A batalha entre o presidente da República Jair Bolsonaro e a Rede Globo não tem nada de republicano. São questões de gosto, preferências, interesses e de ideologia, possivelmente de parte a parte. Não há admiração e respeito mútuos e nem um, nem outro parecem estar agindo com base em princípios e valores. O presidente tem um mandato popular e está preso (ou deveria estar) às regras e limites constitucionais da impessoalidade. Da mesma maneira, a Rede Globo é beneficiária de uma concessão pública (no caso de rádios e televisões), também sujeita a regulações específicas de interesse público. Ambos dão sinais claros de ultrapassar essas fronteiras.

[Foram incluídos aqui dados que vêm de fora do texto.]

`config.mk`:
```
export PLATFORM = sky130hd
export DESIGN_NAME = ex_hazard_ctrl_flat
export DESIGN_NICKNAME = d
export VERILOG_FILES = /design/src/rtl/ex_hazard_ctrl_if.sv /design/src/rtl/ex_hazard_ctrl.sv /design/src/flat_wrapper.sv
export SDC_FILE = /design/constraint.sdc
export NUM_CORES = 1
export LEC_CHECK = 0
export BUFFER_PORTS_ARGS = -buffer_cell sky130_fd_sc_hd__buf_2
export CORE_ASPECT_RATIO = 1.5
export CORE_MARGIN = 3
export CORE_UTILIZATION = 44
export CTS_BUF_LIST = sky130_fd_sc_hd__clkbuf_2
export DETAILED_ROUTE_END_ITERATION = 8
export PLACE_DENSITY = 0.77
export SLEW_MARGIN = 15
export SYNTH_ARGS = -nofsm -noshare
export SYNTH_HDL_FRONTEND = slang
export SYNTH_SLANG_ARGS = --single-unit
export TNS_END_PERCENT = 5
```
`constraint.sdc`:
```
create_clock -name clk -period 1.55 [get_ports clk]
set_input_delay 0.0775 -clock clk [delete_from_list [all_inputs] [get_ports clk]]
set_output_delay 0.0775 -clock clk [all_outputs]
set_load 0.02 [all_outputs]
```
File: src/rtl/lcd_seq_ctrl.sv
// Sequencer for an HD44780-style character LCD: runs the power-up init sequence,
// then issues one command or character per handshake with legal RS/EN/DATA timing.
module lcd_seq_ctrl #(
    parameter int T_PWR  = 750000,
    parameter int T_SU   = 2,
    parameter int T_EN   = 12,
    parameter int T_EXEC = 2000,
    parameter int T_CLR  = 82000
) (
    input  logic       clk_i,
    input  logic       rst_i,
    input  logic       req_valid_i,
    input  logic       req_rs_i,
    input  logic [7:0] req_data_i,
    output logic       req_ready_o,
    output logic       init_done_o,
    output logic       lcd_on_o,
    output logic       lcd_en_o,
    output logic       lcd_rs_o,
    output logic       lcd_rw_o,
    output logic [7:0] lcd_data_o
);

    localparam int T_MAX_A = (T_PWR > T_CLR) ? T_PWR : T_CLR;
    localparam int T_MAX_B = (T_EXEC > T_EN) ? T_EXEC : T_EN;
    localparam int T_MAX_C = (T_MAX_B > T_SU) ? T_MAX_B : T_SU;
    localparam int T_MAX   = (T_MAX_A > T_MAX_C) ? T_MAX_A : T_MAX_C;
    localparam int CW      = $clog2(T_MAX) + 1;

    // Each state spends its load value + 1 cycles; PWR_WAIT also spends the
    // cycle that raises lcd_on_o and loads the counter, hence the -2.
    localparam logic [CW-1:0] LD_PWR  = CW'(T_PWR - 2);
    localparam logic [CW-1:0] LD_SU   = CW'(T_SU - 1);
    localparam logic [CW-1:0] LD_EN   = CW'(T_EN - 1);
    localparam logic [CW-1:0] LD_EXEC = CW'(T_EXEC - 1);
    localparam logic [CW-1:0] LD_CLR  = CW'(T_CLR - 1);

    localparam logic [2:0] PWR_WAIT  = 3'd0;
    localparam logic [2:0] INIT_LOAD = 3'd1;
    localparam logic [2:0] SETUP     = 3'd2;
    localparam logic [2:0] PULSE     = 3'd3;
    localparam logic [2:0] EXEC      = 3'd4;
    localparam logic [2:0] IDLE      = 3'd5;

    logic [2:0]    state;
    logic [CW-1:0] cnt;
    logic [1:0]    init_idx;
    logic          long_exec;

    function automatic logic [7:0] init_rom(input logic [1:0] idx);
        case (idx)
            2'd0:    init_rom = 8'h38;
            2'd1:    init_rom = 8'h0C;
            2'd2:    init_rom = 8'h01;
            default: init_rom = 8'h06;
        endcase
    endfunction

    // Clear and return-home commands need the long execution wait.
    assign long_exec = !lcd_rs_o && (lcd_data_o == 8'h01 || lcd_data_o == 8'h02 ||
                                     lcd_data_o == 8'h03);
    assign lcd_rw_o  = 1'b0;

    always_ff @(posedge clk_i) begin
        if (rst_i) begin
            state       <= PWR_WAIT;
            cnt         <= '0;
            init_idx    <= 2'd0;
            req_ready_o <= 1'b0;
            init_done_o <= 1'b0;
            lcd_on_o    <= 1'b0;
            lcd_en_o    <= 1'b0;
            lcd_rs_o    <= 1'b0;
            lcd_data_o  <= 8'h00;
        end else begin
            case (state)
                PWR_WAIT: begin
                    if (!lcd_on_o) begin
                        lcd_on_o <= 1'b1;
                        cnt      <= LD_PWR;
                    end else if (cnt == '0) begin
                        state <= INIT_LOAD;
                    end else begin
                        cnt <= cnt - 1'b1;
                    end
                end
                INIT_LOAD: begin
                    lcd_rs_o   <= 1'b0;
                    lcd_data_o <= init_rom(init_idx);
                    cnt        <= LD_SU;
                    state      <= SETUP;
                end
                SETUP: begin
                    if (cnt == '0) begin
                        lcd_en_o <= 1'b1;
                        cnt      <= LD_EN;
                        state    <= PULSE;
                    end else begin
                        cnt <= cnt - 1'b1;
                    end
                end
                PULSE: begin
                    if (cnt == '0) begin
                        lcd_en_o <= 1'b0;
                        cnt      <= long_exec ? LD_CLR : LD_EXEC;
                        state    <= EXEC;
                    end else begin
                        cnt <= cnt - 1'b1;
                    end
                end
                EXEC: begin
                    if (cnt != '0) begin
                        cnt <= cnt - 1'b1;
                    end else if (!init_done_o && init_idx != 2'd3) begin
                        init_idx <= init_idx + 2'd1;
                        state    <= INIT_LOAD;
                    end else begin
                        init_done_o <= 1'b1;
                        req_ready_o <= 1'b1;
                        state       <= IDLE;
                    end
                end
                IDLE: begin
                    if (req_valid_i && req_ready_o) begin
                        req_ready_o <= 1'b0;
                        lcd_rs_o    <= req_rs_i;
                        lcd_data_o  <= req_data_i;
                        cnt         <= LD_SU;
                        state       <= SETUP;
                    end
                end
                default: begin
                    lcd_en_o    <= 1'b0;
                    req_ready_o <= 1'b0;
                    state       <= PWR_WAIT;
                end
            endcase
        end
    end

endmodule
### src/rtl/gray_counter_param_if.sv
// Control/status bundle for the parametrised Gray counter.
// The master side drives count controls; the slave side is the counter itself.
interface gray_counter_param_if #(
  parameter int WIDTH = 3
);
  logic             en;
  logic             up_dn;
  logic             load;
  logic [WIDTH-1:0] load_val;
  logic [WIDTH-1:0] gray_out;
  logic [WIDTH-1:0] bin_out;
  logic             tc;
  logic             wrapped;

  modport master (
    output en, up_dn, load, load_val,
    input  gray_out, bin_out, tc, wrapped
  );

  modport slave (
    input  en, up_dn, load, load_val,
    output gray_out, bin_out, tc, wrapped
  );
endinterface

### src/rtl/gray_counter_param.sv
// Gray-code up/down counter with load, wrap/saturate mode, binary readout,
// terminal-count flag and a registered one-cycle wrap pulse.
module gray_counter_param #(
  parameter int WIDTH = 3,
  parameter int WRAP  = 1
) (
  input logic                 clk,
  input logic                 reset,
  gray_counter_param_if.slave bus
);
  logic [WIDTH-1:0] gray_q;
  logic [WIDTH-1:0] bin;
  logic [WIDTH-1:0] bin_nxt;
  logic             tc;
  logic             wrapped_q;

  // Each binary bit is the XOR of all Gray bits at or above it.
  always_comb begin
    bin = '0;
    for (int i = 0; i < WIDTH; i++) bin[i] = ^(gray_q >> i);
  end

  assign tc      = bus.up_dn ? (&bin) : ~(|bin);
  assign bin_nxt = bus.up_dn ? bin + WIDTH'(1) : bin - WIDTH'(1);

  always_ff @(posedge clk) begin
    if (reset) begin
      gray_q    <= '0;
      wrapped_q <= 1'b0;
    end else if (bus.load) begin
      gray_q    <= bus.load_val ^ (bus.load_val >> 1);
      wrapped_q <= 1'b0;
    end else if (bus.en) begin
      // In saturate mode the terminal value is sticky until direction flips.
      if (tc && (WRAP == 0)) begin
        wrapped_q <= 1'b0;
      end else begin
        gray_q    <= bin_nxt ^ (bin_nxt >> 1);
        wrapped_q <= tc;
      end
    end else begin
      wrapped_q <= 1'b0;
    end
  end

  assign bus.gray_out = gray_q;
  assign bus.bin_out  = bin;
  assign bus.tc       = tc;
  assign bus.wrapped  = wrapped_q;
endmodule

### src/flat_wrapper.sv
// flat-port wrapper written by rule: the top's interface ports become plain ports
module gray_counter_param_flat 
#(
  parameter int WIDTH = 3,
  parameter int WRAP  = 1
)
  (clk, reset, bus_en, bus_up_dn, bus_load, bus_load_val, bus_gray_out, bus_bin_out, bus_tc, bus_wrapped);
  gray_counter_param_if #(.WIDTH(WIDTH)) bus_i ();
  input logic clk;
  input logic reset;
  input wire logic [$bits(bus_i.en)-1:0] bus_en;
  input wire logic [$bits(bus_i.up_dn)-1:0] bus_up_dn;
  input wire logic [$bits(bus_i.load)-1:0] bus_load;
  input wire logic [$bits(bus_i.load_val)-1:0] bus_load_val;
  output wire logic [$bits(bus_i.gray_out)-1:0] bus_gray_out;
  output wire logic [$bits(bus_i.bin_out)-1:0] bus_bin_out;
  output wire logic [$bits(bus_i.tc)-1:0] bus_tc;
  output wire logic [$bits(bus_i.wrapped)-1:0] bus_wrapped;
  assign bus_i.en = bus_en;
  assign bus_i.up_dn = bus_up_dn;
  assign bus_i.load = bus_load;
  assign bus_i.load_val = bus_load_val;
  assign bus_gray_out = bus_i.gray_out;
  assign bus_bin_out = bus_i.bin_out;
  assign bus_tc = bus_i.tc;
  assign bus_wrapped = bus_i.wrapped;
  gray_counter_param #(.WIDTH(WIDTH), .WRAP(WRAP)) u_core (.clk(clk), .reset(reset), .bus(bus_i));
endmodule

O Presidente, entretanto, entre os dois, é mais direto e mais explícito. Antes mesmo de assumir e ainda na campanha anunciava que após a posse cortaria pelo menos a sessenta por cento os valores da verba de propaganda do governo e de estatais à emissora. Depois da posse, chegou a demitir um ministro (Bebiano) apenas porque este recebeu um dirigente da televisão para conversas no Palácio do Planalto. Depois seguiram-se declarações breves , mas regulares, de desapreço e quase agressão à Rede Globo. E por várias vezes (como candidato e como presidente) sinalizou a simpatia às empresas concorrentes SBT e Record.
Neste 7 de setembro, o Presidente fez um lance explícito e o expôs a toda a nação. Colocou à sua direita e à sua esquerda os presidentes da Record e do SBT, Edir Macedo e Silvio Santos. Simbolicamente, o presidente atravessou o Rubicão (o general César cruza o Rio e invade Roma para tornar-se Imperador).
O lance de Bolsonaro foi rápido, está feito e é explícito. É a vez da Globo, que deverá agir lenta e sutilmente, se não mudar seu estilo.
E o jogo muda: Edir Macedo e Silvio Santos devem entrar em campo ainda mais, digamos, motivados.